▸ **Task instructions**:
In the material below, which lines hold the word "combinational"? Pick each one out.

▸ **Dataset content**:
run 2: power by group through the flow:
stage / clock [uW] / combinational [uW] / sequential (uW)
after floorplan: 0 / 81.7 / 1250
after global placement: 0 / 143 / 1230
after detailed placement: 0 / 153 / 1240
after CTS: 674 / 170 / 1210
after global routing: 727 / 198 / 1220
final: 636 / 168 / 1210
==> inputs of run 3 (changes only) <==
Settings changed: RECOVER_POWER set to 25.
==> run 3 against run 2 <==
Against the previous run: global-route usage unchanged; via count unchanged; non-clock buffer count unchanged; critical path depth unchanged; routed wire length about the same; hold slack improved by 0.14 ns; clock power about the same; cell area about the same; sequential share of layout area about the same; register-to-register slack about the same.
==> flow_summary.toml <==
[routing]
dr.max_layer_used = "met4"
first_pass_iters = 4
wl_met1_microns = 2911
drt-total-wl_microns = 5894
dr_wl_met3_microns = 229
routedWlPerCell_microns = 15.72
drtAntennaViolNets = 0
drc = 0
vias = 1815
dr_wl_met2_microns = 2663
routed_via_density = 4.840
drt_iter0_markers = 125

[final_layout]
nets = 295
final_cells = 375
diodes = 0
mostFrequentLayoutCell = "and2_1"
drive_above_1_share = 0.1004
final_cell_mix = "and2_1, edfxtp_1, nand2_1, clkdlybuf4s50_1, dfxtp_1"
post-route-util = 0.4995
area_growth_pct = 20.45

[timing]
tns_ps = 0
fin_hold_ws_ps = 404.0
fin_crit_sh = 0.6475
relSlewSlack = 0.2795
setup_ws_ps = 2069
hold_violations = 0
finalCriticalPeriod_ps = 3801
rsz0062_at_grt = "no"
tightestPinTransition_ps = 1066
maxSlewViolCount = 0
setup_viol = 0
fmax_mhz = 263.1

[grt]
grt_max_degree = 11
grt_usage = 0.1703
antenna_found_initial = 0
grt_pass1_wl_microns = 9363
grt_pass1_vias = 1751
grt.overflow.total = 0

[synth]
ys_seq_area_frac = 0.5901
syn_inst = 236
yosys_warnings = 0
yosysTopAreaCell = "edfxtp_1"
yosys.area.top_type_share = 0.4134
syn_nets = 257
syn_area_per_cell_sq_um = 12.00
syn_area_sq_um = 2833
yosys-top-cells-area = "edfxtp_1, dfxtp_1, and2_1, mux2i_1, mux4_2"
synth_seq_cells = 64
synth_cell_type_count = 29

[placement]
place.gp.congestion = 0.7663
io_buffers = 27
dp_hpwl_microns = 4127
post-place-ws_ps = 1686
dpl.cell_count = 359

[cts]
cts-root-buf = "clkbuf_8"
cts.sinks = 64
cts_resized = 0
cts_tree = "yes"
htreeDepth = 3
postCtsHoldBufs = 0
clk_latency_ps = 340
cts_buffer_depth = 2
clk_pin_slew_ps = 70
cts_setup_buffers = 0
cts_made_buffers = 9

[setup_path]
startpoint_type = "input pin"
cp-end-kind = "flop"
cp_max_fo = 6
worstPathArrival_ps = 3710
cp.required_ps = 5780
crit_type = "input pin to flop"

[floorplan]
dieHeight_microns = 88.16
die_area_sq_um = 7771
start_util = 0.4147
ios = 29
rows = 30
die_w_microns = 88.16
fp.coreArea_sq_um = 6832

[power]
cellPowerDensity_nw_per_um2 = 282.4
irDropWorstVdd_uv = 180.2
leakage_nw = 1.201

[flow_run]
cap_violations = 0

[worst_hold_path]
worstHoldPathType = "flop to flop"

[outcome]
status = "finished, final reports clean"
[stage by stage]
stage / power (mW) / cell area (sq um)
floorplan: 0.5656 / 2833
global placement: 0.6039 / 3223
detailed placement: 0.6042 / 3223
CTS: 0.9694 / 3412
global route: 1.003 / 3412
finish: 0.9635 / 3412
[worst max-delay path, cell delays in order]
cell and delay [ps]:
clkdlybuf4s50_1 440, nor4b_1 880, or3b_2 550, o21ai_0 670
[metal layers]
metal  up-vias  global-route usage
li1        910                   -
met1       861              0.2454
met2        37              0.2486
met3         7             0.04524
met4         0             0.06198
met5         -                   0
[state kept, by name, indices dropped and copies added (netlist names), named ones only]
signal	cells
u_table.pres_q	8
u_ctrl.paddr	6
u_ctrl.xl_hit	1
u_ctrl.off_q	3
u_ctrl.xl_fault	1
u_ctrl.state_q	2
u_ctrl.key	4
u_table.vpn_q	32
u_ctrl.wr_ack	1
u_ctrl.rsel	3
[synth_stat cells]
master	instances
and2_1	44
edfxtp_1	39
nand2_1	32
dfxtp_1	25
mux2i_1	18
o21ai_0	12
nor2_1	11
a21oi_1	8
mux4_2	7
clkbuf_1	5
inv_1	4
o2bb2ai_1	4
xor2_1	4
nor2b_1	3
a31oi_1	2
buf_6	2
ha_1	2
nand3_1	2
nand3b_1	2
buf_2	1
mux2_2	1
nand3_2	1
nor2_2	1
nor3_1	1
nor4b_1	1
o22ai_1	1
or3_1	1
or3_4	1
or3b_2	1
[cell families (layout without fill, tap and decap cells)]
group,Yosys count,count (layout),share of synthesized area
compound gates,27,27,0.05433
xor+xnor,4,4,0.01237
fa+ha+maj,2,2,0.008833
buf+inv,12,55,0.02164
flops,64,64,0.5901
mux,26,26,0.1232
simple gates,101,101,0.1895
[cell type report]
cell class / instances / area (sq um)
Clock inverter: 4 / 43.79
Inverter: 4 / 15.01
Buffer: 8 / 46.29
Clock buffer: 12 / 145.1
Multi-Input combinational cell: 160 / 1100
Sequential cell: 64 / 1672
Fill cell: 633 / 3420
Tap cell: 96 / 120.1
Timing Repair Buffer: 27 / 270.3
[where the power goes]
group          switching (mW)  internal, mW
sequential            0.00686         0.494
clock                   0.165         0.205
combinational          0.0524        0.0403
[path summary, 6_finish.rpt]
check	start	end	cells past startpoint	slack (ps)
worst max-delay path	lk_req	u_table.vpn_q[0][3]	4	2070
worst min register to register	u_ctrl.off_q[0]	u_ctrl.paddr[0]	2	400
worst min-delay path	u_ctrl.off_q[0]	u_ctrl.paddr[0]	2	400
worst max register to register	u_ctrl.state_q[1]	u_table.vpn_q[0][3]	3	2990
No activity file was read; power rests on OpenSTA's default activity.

▸ **Result of this task**:
stage / clock [uW] / combinational [uW] / sequential (uW)
Multi-Input combinational cell: 160 / 1100
combinational          0.0524        0.0403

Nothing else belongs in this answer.